▶ Task brief: All lines containing the string "unknown" must be copied from the entries.
Excerpted data: Begin
[config.mk]
export PLATFORM = sky130hd
export DESIGN_NAME = rsw_cmd
export DESIGN_NICKNAME = d
export VERILOG_FILES = /design/src/rtl/rsw_pkg.sv /design/src/rtl/rsw_stream_if.sv /design/src/rtl/rsw_cmd.sv /design/src/rtl/rsw_buf.sv
export SDC_FILE = /design/constraint.sdc
export NUM_CORES = 1
export LEC_CHECK = 0
export BUFFER_PORTS_ARGS = -buffer_cell sky130_fd_sc_hd__buf_2
export CAP_MARGIN = 5
export CORE_MARGIN = 4
export CORE_UTILIZATION = 45
export CTS_BUF_LIST = sky130_fd_sc_hd__clkbuf_8
export DETAILED_ROUTE_END_ITERATION = 10
export PLACE_DENSITY = 0.73
export SETUP_SLACK_MARGIN = 0.05
export SLEW_MARGIN = 10
export SYNTH_ARGS = -nofsm -noshare
export SYNTH_HDL_FRONTEND = slang
export SYNTH_SLANG_ARGS = --single-unit
[constraint.sdc]
create_clock -name clock_i -period 5.9 [get_ports clock_i]
set_input_delay 0.295 -clock clock_i [delete_from_list [all_inputs] [get_ports clock_i]]
set_output_delay 0.295 -clock clock_i [all_outputs]
set_load 0.02 [all_outputs]
[src/rtl/rsw_pkg.sv]
// constants shared by the relay switch command interpreter
//
// Contract
// [RULE_01] commands end in line feed; a carriage return before it is also accepted
// [RULE_02] every reply ends with carriage return then line feed
// [RULE_03] controller sends command letters and digits exactly, case included
// [RULE_04] after power-up all 32 relays released, lamps dark, supply lamp lit
// [RULE_05] S energises every relay 0..31 and lights its lamp
// [RULE_06] R releases every relay 0..31 and darkens its lamp
// [RULE_07] C plus decimal channel energises only that relay
// [RULE_08] O plus decimal channel releases only that relay
// [RULE_09] Q plus channel replies 1 if closed, 0 if open, then terminator
// [RULE_10] channels numbered 0..31 in decimal, upper group is lower plus 16
// [RULE_11] D sets delay in ms; later relay commands in message spaced by it
// [RULE_12] T replies the programmed delay in decimal ms, then terminator
// [RULE_13] bad channel or unknown letter is ignored; relays and delay unchanged
package rsw_pkg;

   // -----------------------------------------------------------------
   // characters
   // -----------------------------------------------------------------
   localparam logic [7:0] CHR_LF    = 8'h0a;
   localparam logic [7:0] CHR_CR    = 8'h0d;
   localparam logic [7:0] CHR_ZERO  = 8'h30;
   localparam logic [7:0] CHR_NINE  = 8'h39;
   localparam logic [7:0] CHR_SET   = 8'h53;
   localparam logic [7:0] CHR_RST   = 8'h52;
   localparam logic [7:0] CHR_CLOSE = 8'h43;
   localparam logic [7:0] CHR_OPEN  = 8'h4f;
   localparam logic [7:0] CHR_QUERY = 8'h51;
   localparam logic [7:0] CHR_DELAY = 8'h44;
   localparam logic [7:0] CHR_TIME  = 8'h54;

   // -----------------------------------------------------------------
   // sizes, reset values and timing
   // -----------------------------------------------------------------
   localparam int          NUM_CHAN    = 32;
   localparam int          DELAY_W     = 16;
   localparam logic [15:0] DELAY_RST   = 16'h0000;
   localparam logic [31:0] RELAYS_RST  = 32'h0000_0000;
   localparam int          CLK_HZ      = 50_000_000;
   localparam int          MS_PER_S    = 1000;
   localparam int          CYC_PER_MS  = CLK_HZ / MS_PER_S;
   localparam int          NUM_DIGITS  = 5;

   typedef enum logic [3:0] {
      RSW_GET,
      RSW_PARSE,
      RSW_EXEC,
      RSW_WAIT,
      RSW_DIG,
      RSW_DATA,
      RSW_CR,
      RSW_LF
   } rsw_state_t;

endpackage

[src/rtl/rsw_stream_if.sv]
// byte stream carrier between the interpreter and its reply buffer
`timescale 1ns/1ps
interface rsw_stream_if #(parameter int W = 8);
   logic [W-1:0] data;
   logic         valid;
   logic         ready;
   modport src (output data, output valid, input ready);
   modport snk (input data, input valid, output ready);
endinterface

[src/rtl/rsw_cmd.sv]
// ascii command interpreter for the 32-channel relay switch
`timescale 1ns/1ps
module rsw_cmd
   import rsw_pkg::*;
#(
   parameter int CYC_MS = CYC_PER_MS
) (
   input  wire logic        clock_i,
   input  wire logic        rst_i,
   input  wire logic [7:0]  rx_data_i,
   input  wire logic        rx_valid_i,
   output logic             rx_ready_o,
   output logic [7:0]       tx_data_o,
   output logic             tx_valid_o,
   input  wire logic        tx_ready_i,
   output logic [31:0]      relay_o,
   output logic [31:0]      chan_lamp_o,
   output logic             supply_lamp_o
);

   // -----------------------------------------------------------------
   // state
   // -----------------------------------------------------------------
   localparam int MSW = $clog2(CYC_MS + 1);

   rsw_state_t             state_reg;
   rsw_state_t             nxt_reg;
   logic [7:0]             ch_reg;
   logic [7:0]             cmd_reg;
   logic                   cmd_v_reg;
   logic [DELAY_W-1:0]     acc_reg;
   logic                   has_dig_reg;
   logic                   ovf_reg;
   logic [DELAY_W-1:0]     delay_reg;
   logic [NUM_CHAN-1:0]    relays_reg;
   logic [NUM_CHAN-1:0]    lamps_reg;
   logic                   gap_reg;
   logic [MSW-1:0]         cyc_reg;
   logic [DELAY_W-1:0]     ms_reg;
   logic [DELAY_W-1:0]     rem_reg;
   logic [2:0]             idx_reg;
   logic [3:0]             dig_reg;
   logic                   lead_reg;
   logic [7:0]             out_reg;
   logic                   rx_ready_reg;
   logic                   lamp_reg;

   rsw_stream_if #(.W(8)) rep_in ();
   rsw_stream_if #(.W(8)) rep_out ();

   // -----------------------------------------------------------------
   // decode
   // -----------------------------------------------------------------
   wire        is_digit  = (ch_reg >= CHR_ZERO) && (ch_reg <= CHR_NINE);
   wire [3:0]  digit     = 4'(ch_reg - CHR_ZERO);
   wire [20:0] acc_mul   = 21'(acc_reg) * 21'd10 + 21'(digit);
   wire        acc_big   = acc_mul > 21'(16'hffff);
   // strict letters only: lower case is not a command
   wire        is_cmd    = (ch_reg == CHR_SET) || (ch_reg == CHR_RST)
                        || (ch_reg == CHR_CLOSE) || (ch_reg == CHR_OPEN)
                        || (ch_reg == CHR_QUERY) || (ch_reg == CHR_DELAY)
                        || (ch_reg == CHR_TIME); // [RULE_03]
   wire        is_relay  = (cmd_reg == CHR_SET) || (cmd_reg == CHR_RST)
                        || (cmd_reg == CHR_CLOSE) || (cmd_reg == CHR_OPEN);
   wire        needs_ch  = (cmd_reg == CHR_CLOSE) || (cmd_reg == CHR_OPEN)
                        || (cmd_reg == CHR_QUERY);
   // channel numbers above 31 and overlong arguments are caught before execution
   wire        chan_ok   = has_dig_reg && !ovf_reg
                        && (acc_reg < DELAY_W'(NUM_CHAN)); // [RULE_10] [RULE_13]
   wire        cmd_ok    = needs_ch ? chan_ok : 1'b1;
   wire [4:0]  chan      = acc_reg[4:0];
   wire        must_wait = is_relay && cmd_ok && gap_reg
                        && (delay_reg != '0); // [RULE_11]
   wire        ms_tick   = (cyc_reg == MSW'(CYC_MS - 1));
   wire        rx_take   = rx_valid_i && rx_ready_reg;
   wire        push_ok   = rep_in.ready;

   logic [DELAY_W-1:0] pow;
   always_comb begin
      case (idx_reg)
         3'd0:    pow = 16'd10000;
         3'd1:    pow = 16'd1000;
         3'd2:    pow = 16'd100;
         3'd3:    pow = 16'd10;
         default: pow = 16'd1;
      endcase
   end
   wire dig_more = rem_reg >= pow;
   // leading zeros are skipped, but the last place always prints so a zero delay reads 0
   wire last_dig = (idx_reg == 3'(NUM_DIGITS - 1));
   wire dig_emit = (dig_reg != '0) || !lead_reg || last_dig;

   // relay image after the executing command, one bit per channel
   wire [NUM_CHAN-1:0] relays_next;
   generate
      for (genvar n = 0; n < NUM_CHAN; n++) begin : g_chan
         wire hit = (chan == 5'(n));
         wire set_bit = (cmd_reg == CHR_SET)                 // [RULE_05]
                     || ((cmd_reg == CHR_CLOSE) && hit);     // [RULE_07]
         wire clr_bit = (cmd_reg == CHR_RST)                 // [RULE_06]
                     || ((cmd_reg == CHR_OPEN) && hit);      // [RULE_08]
         assign relays_next[n] = set_bit ? 1'b1 : clr_bit ? 1'b0 : relays_reg[n];
      end
   endgenerate

   // -----------------------------------------------------------------
   // reply path
   // -----------------------------------------------------------------
   assign rep_in.valid = (state_reg == RSW_DATA) || (state_reg == RSW_CR)
                      || (state_reg == RSW_LF);
   assign rep_in.data  = (state_reg == RSW_CR) ? CHR_CR
                       : (state_reg == RSW_LF) ? CHR_LF : out_reg; // [RULE_02]
   assign rep_out.ready = tx_ready_i;

   // the buffer head is a flop, so the reply outputs stay registered
   rsw_buf u_buf (
      .clock_i (clock_i),
      .rst_i   (rst_i),
      .in_s    (rep_in.snk),
      .out_s   (rep_out.src)
   );

   assign tx_data_o     = rep_out.data;
   assign tx_valid_o    = rep_out.valid;
   assign rx_ready_o    = rx_ready_reg;
   assign relay_o       = relays_reg;
   assign chan_lamp_o   = lamps_reg;
   assign supply_lamp_o = lamp_reg;

   // -----------------------------------------------------------------
   // relay, lamp and delay storage
   // -----------------------------------------------------------------
   // lamps get flops of their own so their drive never loads the coil path
   wire apply_relay = (state_reg == RSW_EXEC) && !must_wait && is_relay && cmd_ok;
   wire load_delay  = (state_reg == RSW_EXEC) && (cmd_reg == CHR_DELAY)
                   && has_dig_reg && !ovf_reg; // [RULE_13]

   always_ff @(posedge clock_i or posedge rst_i) begin
      if (rst_i) begin
         relays_reg <= RELAYS_RST; // [RULE_04]
         lamps_reg  <= RELAYS_RST; // [RULE_04]
      end else if (apply_relay) begin
         relays_reg <= relays_next;
         lamps_reg  <= relays_next; // [RULE_05] [RULE_06]
      end
   end

   // an empty or overlong delay argument leaves the old delay in place
   always_ff @(posedge clock_i or posedge rst_i) begin
      if (rst_i) begin
         delay_reg <= DELAY_RST;
      end else if (load_delay) begin
         delay_reg <= acc_reg; // [RULE_11]
      end
   end

   // -----------------------------------------------------------------
   // delay timer: a millisecond prescaler and a millisecond count
   // -----------------------------------------------------------------
   // the prescaler restarts on every wait so each gap is a whole number of ms
   always_ff @(posedge clock_i or posedge rst_i) begin
      if (rst_i) begin
         cyc_reg <= '0;
         ms_reg  <= '0;
      end else if (state_reg != RSW_WAIT) begin
         cyc_reg <= '0;
         ms_reg  <= delay_reg;
      end else if (ms_tick) begin
         cyc_reg <= '0;
         ms_reg  <= ms_reg - 1'b1; // [RULE_11]
      end else begin
         cyc_reg <= cyc_reg + 1'b1;
      end
   end

   // -----------------------------------------------------------------
   // command sequencer
   // -----------------------------------------------------------------
   // reset leaves every relay released and the supply lamp lit next edge
   always_ff @(posedge clock_i or posedge rst_i) begin
      if (rst_i) begin
         lamp_reg <= 1'b0;
      end else begin
         lamp_reg <= 1'b1; // [RULE_04]
      end
   end

   // a command runs when the next non-digit arrives, so its argument is whole
   always_ff @(posedge clock_i or posedge rst_i) begin
      if (rst_i) begin
         state_reg    <= RSW_GET;
         nxt_reg      <= RSW_GET;
         ch_reg       <= '0;
         cmd_reg      <= '0;
         cmd_v_reg    <= 1'b0;
         acc_reg      <= '0;
         has_dig_reg  <= 1'b0;
         ovf_reg      <= 1'b0;
         gap_reg      <= 1'b0;
         rem_reg      <= '0;
         idx_reg      <= '0;
         dig_reg      <= '0;
         lead_reg     <= 1'b1;
         out_reg      <= '0;
         rx_ready_reg <= 1'b1;
      end else begin
         case (state_reg)
            RSW_GET: begin
               if (rx_take) begin
                  ch_reg       <= rx_data_i;
                  rx_ready_reg <= 1'b0;
                  state_reg    <= RSW_PARSE;
               end
            end
            RSW_PARSE: begin
               if (cmd_v_reg && is_digit) begin
                  acc_reg      <= acc_mul[DELAY_W-1:0];
                  ovf_reg      <= ovf_reg | acc_big;
                  has_dig_reg  <= 1'b1;
                  rx_ready_reg <= 1'b1;
                  state_reg    <= RSW_GET;
               end else if (cmd_v_reg) begin
                  // a non-digit closes the argument; the character is kept
                  state_reg <= RSW_EXEC;
               end else begin
                  if (is_cmd) begin
                     cmd_reg     <= ch_reg;
                     cmd_v_reg   <= 1'b1;
                     acc_reg     <= '0;
                     has_dig_reg <= 1'b0;
                     ovf_reg     <= 1'b0;
                  end else if (ch_reg == CHR_LF) begin
                     gap_reg <= 1'b0; // [RULE_01]
                  end
                  // stray cr before lf and unknown letters are dropped
                  rx_ready_reg <= 1'b1; // [RULE_01] [RULE_13]
                  state_reg    <= RSW_GET;
               end
            end
            RSW_EXEC: begin
               if (must_wait) begin
                  state_reg <= RSW_WAIT;
               end else begin
                  cmd_v_reg <= 1'b0;
                  state_reg <= RSW_PARSE;
                  // query and time replies leave through the data, cr and lf states
                  if (is_relay && cmd_ok) begin
                     gap_reg    <= 1'b1; // [RULE_11]
                  end else if (cmd_reg == CHR_QUERY && chan_ok) begin
                     out_reg   <= relays_reg[chan] ? 8'h31 : 8'h30; // [RULE_09]
                     nxt_reg   <= RSW_CR;
                     state_reg <= RSW_DATA;
                  end else if (cmd_reg == CHR_TIME) begin
                     rem_reg   <= delay_reg; // [RULE_12]
                     idx_reg   <= '0;
                     dig_reg   <= '0;
                     lead_reg  <= 1'b1;
                     state_reg <= RSW_DIG;
                  end
               end
            end
            RSW_WAIT: begin
               if (ms_tick && ms_reg == 16'd1) begin
                  gap_reg   <= 1'b0;
                  state_reg <= RSW_EXEC;
               end
            end
            RSW_DIG: begin
               if (dig_more) begin
                  rem_reg <= rem_reg - pow;
                  dig_reg <= dig_reg + 1'b1;
               end else begin
                  idx_reg <= idx_reg + 1'b1;
                  dig_reg <= '0;
                  if (dig_emit) begin
                     out_reg   <= CHR_ZERO + 8'(dig_reg); // [RULE_12]
                     lead_reg  <= 1'b0;
                     nxt_reg   <= last_dig ? RSW_CR : RSW_DIG;
                     state_reg <= RSW_DATA;
                  end
               end
            end
            RSW_DATA: begin
               if (push_ok) begin
                  state_reg <= nxt_reg;
               end
            end
            RSW_CR: begin
               if (push_ok) begin
                  state_reg <= RSW_LF; // [RULE_02]
               end
            end
            RSW_LF: begin
               if (push_ok) begin
                  state_reg <= RSW_PARSE; // [RULE_02]
               end
            end
            default: begin
               state_reg    <= RSW_GET;
               rx_ready_reg <= 1'b1;
            end
         endcase
      end
   end

endmodule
Excerpted data: End
▶ Your solution:
// [RULE_13] bad channel or unknown letter is ignored; relays and delay unchanged
                  // stray cr before lf and unknown letters are dropped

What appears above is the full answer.